Chapter 10
Performance Analysis of Pushlike Movements
 
Pages 366-367: Questions # 1 to 8 inclusive [answers in bold print]

1.    Perform a vertical jump with the nonreaching arm held at the side throughout the jump and the reaching arm held above the head.  Measure the jump.  Repeat the jump, swinging both arms upward just before takeoff.
       a.    Explain any difference between the two techniques in regard to the height of the projection.
       b.    What is the acceleration-deceleartion pattern during the ROM of the arms relative to the extension of the hips?
       c.    Does a sequence of segmental rotations occur during the jump, or are the rotations simultaneous?

a.    The height of projection of the body using an arm swing should be greater than the height attained when not upward causes a downward reaction of the body.  The greater force upward by the ground, in reaction to this greater downward force, adds to the projection velocity of the body, and hence, to the greater hegith attained.  According to the transfer of momentum concept:  the arms acquire momentum as they accelerate upward; when the arm movement decelerates or stops, this momentum is transferred to the total body; and the total body wil take on the momentum of the arms.  Of course, isnce the body has a much greater mass than the arms, it will not assume as great a velocity as the arms had.

b.    The acceleration pattern of the arms may be difficult for the student to observe, compared to the acceleration of hip extension.  The arms should begin their upward acceleration of hip extension.  The arms should begin their upward accleration before the hips begin to extend, and the hips should continue to acclerate as the arms begin to decelerate (approximately 90 degrees flexion).

c.    A distinct sequencing of the jumping pattern may be observed through the use of electrogoniometry and a force plate.  The jump is initated bye arm swing, followed by the extension of the trunk about the hip joints, followed by the simultaneous extensions of the hip and knee joints, and, finally, by plantar flexion of the ankles.

2.    Stand on a scale in anatomical position.  From this position, perform the following actions while watching the weight indicator: (a) flex the elbows quickly, (b) flex the shoulder joints slowly, (c) flex the shoulder joints rapidly, (d) quickly flex the hips, knees, and ankles, (e) from a half-squat position, extend the hip, knee, and ankle joints rapidly.  Explain the reactions of the scale in this experiment in terms of acceleration and deceleration of the segments.  Relate this to the weighting and unweighting of the lower segments and the upward reaction force created at the feet.

The magnitude of the reaction force at the feet will depend on the amount of mass being accelerated upward and the magnitude of the acceleration of that mass.  The greater the mass being accelerated upward, the greater will be the reaction force at the feet, and the greater will be the increase in the scale reading.  The greater upward accelration of the segments, the greater will be the reaction force at the feet, and the greater will be the scale reading.  During the middle of the range of motion of the segments, the scale reading should decrease and possibly reach zero.  This is indicative of the deceleration of the segments, the transfer of momentum to the total body, and the resulting "unweighting" of the body.

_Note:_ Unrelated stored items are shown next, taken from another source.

$ cat src/design/tlssni_pkg.sv
// ----------------------------------------------------------------------------
// TLS SNI extract and hash: shared package
// Result codes, configuration register indexes, widths and the constants of
// the ClientHello parser and the FNV-1a 64 hash.
// ----------------------------------------------------------------------------
`default_nettype none

package tlssni_pkg;

	// Default for the number of payload bytes that are parsed.
	localparam int MAX_PAYLOAD_DEF = 8192;

	// Configuration port.
	localparam int CFG_IDX_W  = 4;
	localparam int CFG_DATA_W = 7;
	localparam logic [CFG_IDX_W-1:0] CFG_EXT_LIMIT  = CFG_IDX_W'(0);
	localparam logic [CFG_IDX_W-1:0] CFG_NAME_LIMIT = CFG_IDX_W'(1);

	localparam int EXT_LIMIT_W  = 5;
	localparam int NAME_LIMIT_W = 7;
	localparam logic [EXT_LIMIT_W-1:0]  EXT_LIMIT_RST  = EXT_LIMIT_W'(20);
	localparam logic [NAME_LIMIT_W-1:0] NAME_LIMIT_RST = NAME_LIMIT_W'(64);

	// Result status codes.
	localparam logic [1:0] STATUS_NOT_TLS = 2'd0;
	localparam logic [1:0] STATUS_NO_SNI  = 2'd1;
	localparam logic [1:0] STATUS_HASH    = 2'd2;

	// Record and handshake header.
	localparam logic [7:0] REC_TYPE_HANDSHAKE = 8'h16;
	localparam logic [7:0] HS_TYPE_CLIENT_HELLO = 8'h01;
	localparam int REC_TYPE_POS  = 0;
	localparam int HS_TYPE_POS   = 5;
	localparam int SID_LEN_POS   = 43;
	localparam int SID_START_POS = 44;

	// Extension type of server_name, and the bytes from the end of its type
	// field to the high byte of the first name length.
	localparam logic [15:0] EXT_SERVER_NAME = 16'h0000;
	localparam int SNI_NAME_LEN_SKIP = 6;

	// FNV-1a 64.
	localparam logic [63:0] FNV_BASIS  = 64'hcbf29ce484222325;
	localparam logic [63:0] HASH_ONES  = 64'hFFFFFFFFFFFFFFFF;
	localparam logic [63:0] HASH_REMAP = 64'hFFFFFFFFFFFFFFFE;

	typedef struct packed {
		logic [EXT_LIMIT_W-1:0]  ext_limit;
		logic [NAME_LIMIT_W-1:0] name_limit;
	} cfg_t;

	typedef struct packed {
		logic [1:0]  status;
		logic [63:0] sni_hash;
	} result_t;

endpackage

`default_nettype wire

$ cat src/design/tlssni_cfg.sv
// ----------------------------------------------------------------------------
// TLS SNI extract and hash: configuration registers
// Holds the extension limit and the server name length limit.
// ----------------------------------------------------------------------------
`default_nettype none

module tlssni_cfg import tlssni_pkg::*; (
	input  wire logic                  clk,
	input  wire logic                  arst_n,
	input  wire logic                  cfg_valid,
	output logic                       cfg_ready,
	input  wire logic [CFG_IDX_W-1:0]  cfg_index,
	input  wire logic [CFG_DATA_W-1:0] cfg_data,
	output cfg_t                       cfg
);

	logic [EXT_LIMIT_W-1:0]  ext_limit_q;
	logic [NAME_LIMIT_W-1:0] name_limit_q;
	logic                    wr;

	assign cfg_ready = 1'b1;
	assign wr = cfg_valid & cfg_ready;

	always_ff @(posedge clk or negedge arst_n) begin
		if (!arst_n) begin
			ext_limit_q  <= EXT_LIMIT_RST;
			name_limit_q <= NAME_LIMIT_RST;
		end else if (wr) begin
			// Writes to an index beyond the two registers are dropped.
			if (cfg_index == CFG_EXT_LIMIT) begin
				ext_limit_q <= cfg_data[EXT_LIMIT_W-1:0];
			end
			if (cfg_index == CFG_NAME_LIMIT) begin
				name_limit_q <= cfg_data[NAME_LIMIT_W-1:0];
			end
		end
	end

	assign cfg.ext_limit  = ext_limit_q;
	assign cfg.name_limit = name_limit_q;

endmodule

`default_nettype wire

$ cat src/design/tlssni_fnv.sv
// ----------------------------------------------------------------------------
// TLS SNI extract and hash: FNV-1a 64 step
// Lower-cases one name byte, folds it into the hash and multiplies by the
// FNV prime as a sum of shifted copies.
// ----------------------------------------------------------------------------
`default_nettype none

module tlssni_fnv (
	input  wire logic [63:0] hash_in,
	input  wire logic [7:0]  name_byte,
	output logic [63:0]      hash_out
);

	logic [7:0]  lc;
	logic [63:0] x;

	always_comb begin
		lc = name_byte;
		if (name_byte >= 8'h41 && name_byte <= 8'h5A) begin
			lc = name_byte + 8'd32;
		end
	end

	assign x = hash_in ^ {56'd0, lc};

	// The prime is 2^40 + 0x1b3, and 0x1b3 is 256 + 128 + 32 + 16 + 2 + 1.
	assign hash_out = (x << 40) + (x << 8) + (x << 7) + (x << 5) + (x << 4)
		+ (x << 1) + x;

endmodule

`default_nettype wire

$ cat src/design/tlssni_parser.sv
// ----------------------------------------------------------------------------
// TLS SNI extract and hash: ClientHello parser
// Walks the record one byte a cycle on step, jumping over variable-length
// fields, hashes the server name and forms the result on the final byte.
// ----------------------------------------------------------------------------
`default_nettype none

module tlssni_parser import tlssni_pkg::*; #(
	parameter int MAX_PAYLOAD = MAX_PAYLOAD_DEF
) (
	input  wire logic       clk,
	input  wire logic       arst_n,
	input  wire cfg_t       cfg,
	input  wire logic       step,
	input  wire logic [7:0] byte_in,
	input  wire logic       last_in,
	output result_t         result
);

	localparam int PosW = $clog2(MAX_PAYLOAD + 1);
	localparam int TgtW = ((PosW > 16) ? PosW : 16) + 2;
	localparam logic [PosW-1:0] MaxPos = PosW'(MAX_PAYLOAD);
	localparam logic [TgtW-1:0] MaxTgt = TgtW'(MAX_PAYLOAD);

	typedef enum logic [3:0] {
		PH_HDR, PH_CS_HI, PH_CS_LO, PH_COMP, PH_EL_HI, PH_EL_LO, PH_ET_HI,
		PH_ET_LO, PH_XL_HI, PH_XL_LO, PH_NL_HI, PH_NL_LO, PH_NAME, PH_DONE
	} phase_t;

	typedef enum logic [1:0] {
		DEC_NONE, DEC_NOT_TLS, DEC_ERROR, DEC_HASH
	} dec_t;

	phase_t                  phase_q, phase_n, jmp_ph;
	dec_t                    dec_q, dec_n, dec_val;
	logic [PosW-1:0]         pos_q, pos_n, tgt_q, tgt_n;
	logic [7:0]              fhb_q, fhb_n;
	logic [EXT_LIMIT_W-1:0]  cnt_q, cnt_n, ext_cnt;
	logic [NAME_LIMIT_W-1:0] left_q, left_n, name_len;
	logic [63:0]             hash_q, hash_n, fnv_out;
	logic                    handle, do_jump, do_ext, do_finish, do_decide;
	logic [TgtW-1:0]         jmp_tgt, pt;
	logic [15:0]             v16;

	tlssni_fnv u_fnv (
		.hash_in  (hash_q),
		.name_byte(byte_in),
		.hash_out (fnv_out)
	);

	assign pt  = TgtW'(pos_q);
	assign v16 = {fhb_q, byte_in};
	assign handle = (phase_q != PH_DONE) && (pos_q < MaxPos)
		&& ((phase_q == PH_HDR) || (pos_q == tgt_q));

	always_comb begin
		phase_n   = phase_q;
		dec_n     = dec_q;
		tgt_n     = tgt_q;
		fhb_n     = fhb_q;
		cnt_n     = cnt_q;
		left_n    = left_q;
		hash_n    = hash_q;
		do_jump   = 1'b0;
		jmp_tgt   = pt + TgtW'(1);
		jmp_ph    = phase_q;
		do_ext    = 1'b0;
		ext_cnt   = cnt_q;
		do_finish = 1'b0;
		do_decide = 1'b0;
		dec_val   = DEC_NONE;
		name_len  = v16[NAME_LIMIT_W-1:0];

		if (handle) begin
			unique case (phase_q)
				PH_HDR: begin
					priority if (pos_q == PosW'(REC_TYPE_POS)
							&& byte_in != REC_TYPE_HANDSHAKE) begin
						do_decide = 1'b1;
						dec_val   = DEC_NOT_TLS;
					end else if (pos_q == PosW'(HS_TYPE_POS)
							&& byte_in != HS_TYPE_CLIENT_HELLO) begin
						do_decide = 1'b1;
						dec_val   = DEC_NOT_TLS;
					end else if (pos_q == PosW'(SID_LEN_POS)) begin
						do_jump = 1'b1;
						jmp_tgt = TgtW'(SID_START_POS) + TgtW'(byte_in);
						jmp_ph  = PH_CS_HI;
					end else begin
					end
				end
				PH_CS_HI, PH_EL_HI, PH_ET_HI, PH_XL_HI, PH_NL_HI: begin
					fhb_n   = byte_in;
					do_jump = 1'b1;
					unique case (phase_q)
						PH_CS_HI: jmp_ph = PH_CS_LO;
						PH_EL_HI: jmp_ph = PH_EL_LO;
						PH_ET_HI: jmp_ph = PH_ET_LO;
						PH_XL_HI: jmp_ph = PH_XL_LO;
						default:  jmp_ph = PH_NL_LO;
					endcase
				end
				PH_CS_LO: begin
					do_jump = 1'b1;
					jmp_tgt = pt + TgtW'(1) + TgtW'(v16);
					jmp_ph  = PH_COMP;
				end
				PH_COMP: begin
					do_jump = 1'b1;
					jmp_tgt = pt + TgtW'(1) + TgtW'(byte_in);
					jmp_ph  = PH_EL_HI;
				end
				PH_EL_LO: begin
					do_ext = 1'b1;
				end
				PH_ET_LO: begin
					do_jump = 1'b1;
					if (v16 == EXT_SERVER_NAME) begin
						jmp_tgt = pt + TgtW'(SNI_NAME_LEN_SKIP);
						jmp_ph  = PH_NL_HI;
					end else begin
						jmp_ph = PH_XL_HI;
					end
				end
				PH_XL_LO: begin
					cnt_n   = cnt_q + EXT_LIMIT_W'(1);
					ext_cnt = cnt_n;
					do_ext  = 1'b1;
					jmp_tgt = pt + TgtW'(1) + TgtW'(v16);
				end
				PH_NL_LO: begin
					if (v16 > 16'(cfg.name_limit)) begin
						name_len = cfg.name_limit;
					end
					if (name_len == '0) begin
						do_finish = 1'b1;
					end else begin
						left_n  = name_len;
						do_jump = 1'b1;
						jmp_ph  = PH_NAME;
					end
				end
				PH_NAME: begin
					hash_n = fnv_out;
					left_n = left_q - NAME_LIMIT_W'(1);
					if (left_n == '0) begin
						do_finish = 1'b1;
					end else begin
						do_jump = 1'b1;
						jmp_ph  = PH_NAME;
					end
				end
				default: begin
				end
			endcase
		end

		// Every new extension is checked against the limit before its type.
		if (do_ext) begin
			if (ext_cnt >= cfg.ext_limit) begin
				do_decide = 1'b1;
				dec_val   = DEC_ERROR;
			end else begin
				do_jump = 1'b1;
				jmp_ph  = PH_ET_HI;
			end
		end

		// A jump that lands beyond the parsed window counts as truncation.
		if (do_jump) begin
			if (jmp_tgt >= MaxTgt) begin
				do_decide = 1'b1;
				dec_val   = DEC_ERROR;
			end else begin
				tgt_n   = jmp_tgt[PosW-1:0];
				phase_n = jmp_ph;
			end
		end

		if (do_finish) begin
			if (hash_n == '0 || hash_n == HASH_ONES) begin
				hash_n = HASH_REMAP;
			end
			do_decide = 1'b1;
			dec_val   = DEC_HASH;
		end

		if (do_decide) begin
			dec_n   = dec_val;
			phase_n = PH_DONE;
		end

		pos_n = (pos_q < MaxPos) ? pos_q + PosW'(1) : pos_q;

		result.sni_hash = '0;
		if (dec_n == DEC_HASH) begin
			result.status   = STATUS_HASH;
			result.sni_hash = hash_n;
		end else if (dec_n == DEC_NOT_TLS || phase_n == PH_HDR) begin
			result.status = STATUS_NOT_TLS;
		end else begin
			result.status = STATUS_NO_SNI;
		end
	end

	always_ff @(posedge clk or negedge arst_n) begin
		if (!arst_n) begin
			phase_q <= PH_HDR;
			dec_q   <= DEC_NONE;
			pos_q   <= '0;
			tgt_q   <= '0;
			fhb_q   <= '0;
			cnt_q   <= '0;
			left_q  <= '0;
			hash_q  <= FNV_BASIS;
		end else if (step) begin
			if (last_in) begin
				phase_q <= PH_HDR;
				dec_q   <= DEC_NONE;
				pos_q   <= '0;
				tgt_q   <= '0;
				fhb_q   <= '0;
				cnt_q   <= '0;
				left_q  <= '0;
				hash_q  <= FNV_BASIS;
			end else begin
				phase_q <= phase_n;
				dec_q   <= dec_n;
				pos_q   <= pos_n;
				tgt_q   <= tgt_n;
				fhb_q   <= fhb_n;
				cnt_q   <= cnt_n;
				left_q  <= left_n;
				hash_q  <= hash_n;
			end
		end
	end

	// A decision is taken exactly when the parser has finished.
	a_done_decided: assert property (@(posedge clk) disable iff (!arst_n)
		(phase_q == PH_DONE) == (dec_q != DEC_NONE))
		else $error("parser finished state and decision disagree");

	// The final byte leaves the parser ready for a new packet.
	a_clear_after_last: assert property (@(posedge clk) disable iff (!arst_n)
		step && last_in |=> pos_q == '0 && phase_q == PH_HDR && hash_q == FNV_BASIS)
		else $error("packet state not cleared after final byte");

	// The position stops at the end of the parsed window, and a pending read target lies inside it.
	a_pos_bound: assert property (@(posedge clk) disable iff (!arst_n)
		pos_q <= MaxPos && (phase_q == PH_HDR || phase_q == PH_DONE || tgt_q < MaxPos))
		else $error("byte position or read target out of range");

endmodule

`default_nettype wire

$ cat src/design/tls_sni_extract_hash_core.sv
// ----------------------------------------------------------------------------
// TLS SNI extract and hash: top level
// Input byte register, ClientHello parser with FNV-1a 64 hash, result
// register and configuration registers.
// ----------------------------------------------------------------------------
// The block takes one TCP payload byte per cycle and gives one result per
// packet, on the transfer of the byte marked last_byte: status 0 when the
// packet is not a TLS ClientHello or ends in its fixed header, 1 when it is
// cut short later or carries no server name within ext_limit extensions,
// and 2 with the lower-cased FNV-1a 64 hash of up to name_limit name bytes
// (0 and all ones become HASH_REMAP). The parser and hash state advance by
// one byte on each transfer, so a byte can be transferred in every cycle; a
// byte is held in the input register, and the result is registered in the
// output register as the final byte leaves the input register. A final byte
// waits in the input register only while an earlier result has not been
// taken. Bytes beyond MAX_PAYLOAD are ignored. Reset sets ext_limit to 20
// and name_limit to 64; registers are to be written only while no packet is
// in flight, and the block itself does not enforce this.
`default_nettype none

module tls_sni_extract_hash_core import tlssni_pkg::*; #(
	parameter int MAX_PAYLOAD = MAX_PAYLOAD_DEF
) (
	input  wire logic                  clk,
	input  wire logic                  arst_n,
	input  wire logic                  cfg_valid,
	output logic                       cfg_ready,
	input  wire logic [CFG_IDX_W-1:0]  cfg_index,
	input  wire logic [CFG_DATA_W-1:0] cfg_data,
	input  wire logic                  in_valid,
	output logic                       in_ready,
	input  wire logic [7:0]            payload_byte,
	input  wire logic                  last_byte,
	output logic                       out_valid,
	input  wire logic                  out_ready,
	output logic [1:0]                 status,
	output logic [63:0]                sni_hash
);

	cfg_t        cfg;
	result_t     result;
	logic        valid_s1, last_s1;
	logic [7:0]  byte_s1;
	logic        res_free, s1_go;
	logic        out_valid_q;
	logic [1:0]  status_q;
	logic [63:0] hash_q;

	tlssni_cfg u_cfg (
		.clk      (clk),
		.arst_n   (arst_n),
		.cfg_valid(cfg_valid),
		.cfg_ready(cfg_ready),
		.cfg_index(cfg_index),
		.cfg_data (cfg_data),
		.cfg      (cfg)
	);

	// Only a final byte needs room in the result register.
	assign res_free = !out_valid_q || out_ready;
	assign s1_go    = valid_s1 && (!last_s1 || res_free);
	assign in_ready = !valid_s1 || s1_go;

	always_ff @(posedge clk or negedge arst_n) begin
		if (!arst_n) begin
			valid_s1 <= 1'b0;
		end else if (in_valid && in_ready) begin
			valid_s1 <= 1'b1;
		end else if (s1_go) begin
			valid_s1 <= 1'b0;
		end
	end

	always_ff @(posedge clk) begin
		if (in_valid && in_ready) begin
			byte_s1 <= payload_byte;
			last_s1 <= last_byte;
		end
	end

	tlssni_parser #(
		.MAX_PAYLOAD(MAX_PAYLOAD)
	) u_parser (
		.clk    (clk),
		.arst_n (arst_n),
		.cfg    (cfg),
		.step   (s1_go),
		.byte_in(byte_s1),
		.last_in(last_s1),
		.result (result)
	);

	always_ff @(posedge clk or negedge arst_n) begin
		if (!arst_n) begin
			out_valid_q <= 1'b0;
		end else if (s1_go && last_s1) begin
			out_valid_q <= 1'b1;
		end else if (out_ready) begin
			out_valid_q <= 1'b0;
		end
	end

	always_ff @(posedge clk) begin
		if (s1_go && last_s1) begin
			status_q <= result.status;
			hash_q   <= result.sni_hash;
		end
	end

	assign out_valid = out_valid_q;
	assign status    = status_q;
	assign sni_hash  = hash_q;

	// A result appears only from the transfer of a final byte.
	a_result_source: assert property (@(posedge clk) disable iff (!arst_n)
		$rose(out_valid_q) |-> $past(s1_go && last_s1))
		else $error("result raised without a final byte");

	// A final byte is held back only by a result that has not been taken.
	a_stall_cause: assert property (@(posedge clk) disable iff (!arst_n)
		valid_s1 && !s1_go |-> last_s1 && out_valid_q && !out_ready)
		else $error("input register stalled without cause");

	// The hash is zero unless it is valid, and never a remapped value.
	a_hash_zero: assert property (@(posedge clk) disable iff (!arst_n)
		out_valid_q && status_q != STATUS_HASH |-> hash_q == '0)
		else $error("hash not zero for a result without a hash");

	a_hash_remap: assert property (@(posedge clk) disable iff (!arst_n)
		out_valid_q && status_q == STATUS_HASH |-> hash_q != '0 && hash_q != HASH_ONES)
		else $error("hash result holds a value that should be remapped");

endmodule

`default_nettype wire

Note:  If a simple bath scale is used, the dial of numbers will rotate rapidly with fast movemnts and slowly with very slow movements, and the numbers will never be discernible  Therefore, the student should be instructed to watch for the immediate directional change of the dial as being indicative of greater or smaller ground reaction force.

3.    Complete this sentence:  Whenever the free end of a kinetic link system is more massive than the fixed end, the system is called a ______ kinetic chain.

Closed Kinetic Chain

4.    Compare the force and veleocity components and the power requirements of a bench press and a snatch lift.

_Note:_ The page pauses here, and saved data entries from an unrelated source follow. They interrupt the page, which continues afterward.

$ cat src/wsp_pkg.sv
// ----------------------------------------------------------------------------
// wsp_pkg: shared types and constants for the wheel speed PID
// Holds the step codes, the struct types between the controller and the
// datapath, a divide-step test and a Q16.8 saturation helper.
// ----------------------------------------------------------------------------
package wsp_pkg;

    localparam int NUM_WHEELS_DEF = 2;

    localparam int DIV_NUM_W = 60;
    localparam int DIV_DEN_W = 24;

    localparam logic [15:0] FILT_KEEP   = 16'd55968;
    localparam logic [12:0] FILT_NEW    = 13'd4771;
    localparam logic [19:0] US_PER_S    = 20'd1000000;
    localparam logic [19:0] US_HALF     = 20'd500000;
    localparam logic [27:0] CPS_SCALE   = 28'd256000000;
    localparam logic [23:0] Q8_POS_MAX  = 24'h7F_FFFF;
    localparam logic [23:0] Q8_NEG_MAG  = 24'h80_0000;
    localparam logic [47:0] WIDE_CLAMP  = 48'h7FFF_FFFF_FFFF;
    localparam logic [71:0] I_TERM_CAP  = 72'h1 << 62;
    localparam logic [71:0] D_TERM_CAP  = 72'h1 << 60;
    localparam logic [7:0]  PWM_MAX     = 8'd255;
    localparam logic [39:0] CLAMP_NUM   = 40'hFF_0000_0000;
    // ceil(2^65 / 15625): x / 1000000 = ((x >> 6) * RECIP_15625) >> 65
    // exact for (x >> 6) below 2^51
    localparam logic [51:0] RECIP_15625 = 52'd2361183241434823;

    localparam int CFG_ADDR_W = 3;
    localparam int CFG_DATA_W = 32;

    typedef enum logic [CFG_ADDR_W-1:0] {
        REG_GAIN_P_A   = 3'd0,
        REG_GAIN_I_A   = 3'd1,
        REG_GAIN_D_A   = 3'd2,
        REG_GAIN_P_B   = 3'd3,
        REG_GAIN_I_B   = 3'd4,
        REG_GAIN_D_B   = 3'd5,
        REG_COUNT_RPM  = 3'd6,
        REG_REVERSE    = 3'd7
    } reg_idx_t;

    typedef enum logic [4:0] {
        OP_DELTA    = 5'd0,
        OP_CPS_MUL  = 5'd1,
        OP_CPS_DIV  = 5'd2,
        OP_RAW_HI   = 5'd3,
        OP_RAW_LO   = 5'd4,
        OP_RAW_SAT  = 5'd5,
        OP_FILT_OLD = 5'd6,
        OP_FILT_NEW = 5'd7,
        OP_FILT_SUM = 5'd8,
        OP_ERR      = 5'd9,
        OP_INT_MUL  = 5'd10,
        OP_INT_R0   = 5'd11,
        OP_INT_R1   = 5'd12,
        OP_INT_R2   = 5'd13,
        OP_INT_R3   = 5'd14,
        OP_INT_ADD  = 5'd15,
        OP_LIM_DIV  = 5'd16,
        OP_CLAMP    = 5'd17,
        OP_DER_MUL  = 5'd18,
        OP_DER_DIV  = 5'd19,
        OP_P_MUL    = 5'd20,
        OP_I_LO     = 5'd21,
        OP_I_HI     = 5'd22,
        OP_I_SUM    = 5'd23,
        OP_D_LO     = 5'd24,
        OP_D_HI     = 5'd25,
        OP_D_SUM    = 5'd26,
        OP_FINISH   = 5'd27
    } op_t;

    typedef struct packed {
        logic [23:0] gain_p_a;
        logic [23:0] gain_i_a;
        logic [23:0] gain_d_a;
        logic [23:0] gain_p_b;
        logic [23:0] gain_i_b;
        logic [23:0] gain_d_b;
        logic [31:0] count_to_rpm;
        logic [1:0]  reverse_bits;
    } cfg_t;

    typedef struct packed {
        logic        wheel;
        logic [31:0] encoder_count;
        logic [23:0] elapsed_us;
        logic [23:0] target_rpm;
        logic        clear_integral;
    } in_t;

    typedef struct packed {
        logic        wheel_out;
        logic        reverse_dir;
        logic [7:0]  pwm_duty;
        logic [23:0] filtered_rpm;
    } res_t;

    typedef struct packed {
        logic load;
        logic step;
        op_t  op;
        logic emit;
    } cmd_t;

    typedef struct packed {
        logic div_done;
    } stat_t;

    function automatic logic is_div_op(input op_t op);
        is_div_op = (op == OP_CPS_DIV) || (op == OP_LIM_DIV) || (op == OP_DER_DIV);
    endfunction

    // Saturate a magnitude with sign to signed Q16.8
    function automatic logic [23:0] sat24(input logic [63:0] m, input logic neg);
        logic [63:0] lim;
        lim = neg ? 64'(Q8_NEG_MAG) : 64'(Q8_POS_MAX);
        if (m > lim) begin
            sat24 = neg ? Q8_NEG_MAG : Q8_POS_MAX;
        end else begin
            sat24 = neg ? 24'(64'd0 - m) : m[23:0];
        end
    endfunction

endpackage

                                    Bench Press            vs.            Snatch Lift
Force component             higher                                    lower
Velocity compoment:        lower                                    higher
Power component:            lower                                    higher

5.    What three mechanical purposes do pushlike activities fall into?

Achieve maximum force (e.g.  to manipulate lots of resistance), achieve maximum power (e.g. to project for maximum horizontal distances), to achieve accuracy.

6.    Explain the power transfer of uniarticulate and biarticulate muscles in jumping.

According to a study by F.E.Z. ajar (1993), the uniarticulate muscles of the lower extremity produce most of the power in jumping while the biarticulate muscles provide the coordination of the sequencing of the segmental rotations.

7.    Describe the similarities and differences between jumping patterns of mature jumpers and young children.

Both mature jumpers and young jumpers follow a similar pattern of force application.  However, the young jumpers have less strength, balance, perception, and motivation.

8.    Discuss the mechanical factors important in successfully producing an accuracy-type activity.

- consistency of movements
-straight line motion just prior to during and just after release/impact
-solely a rectilinear path when projecting for a short distance
-changing from a curvilinear path to a rectilinear path just prior to and during release/upright when projecting for accuracy -when speed enhances the performance of the task.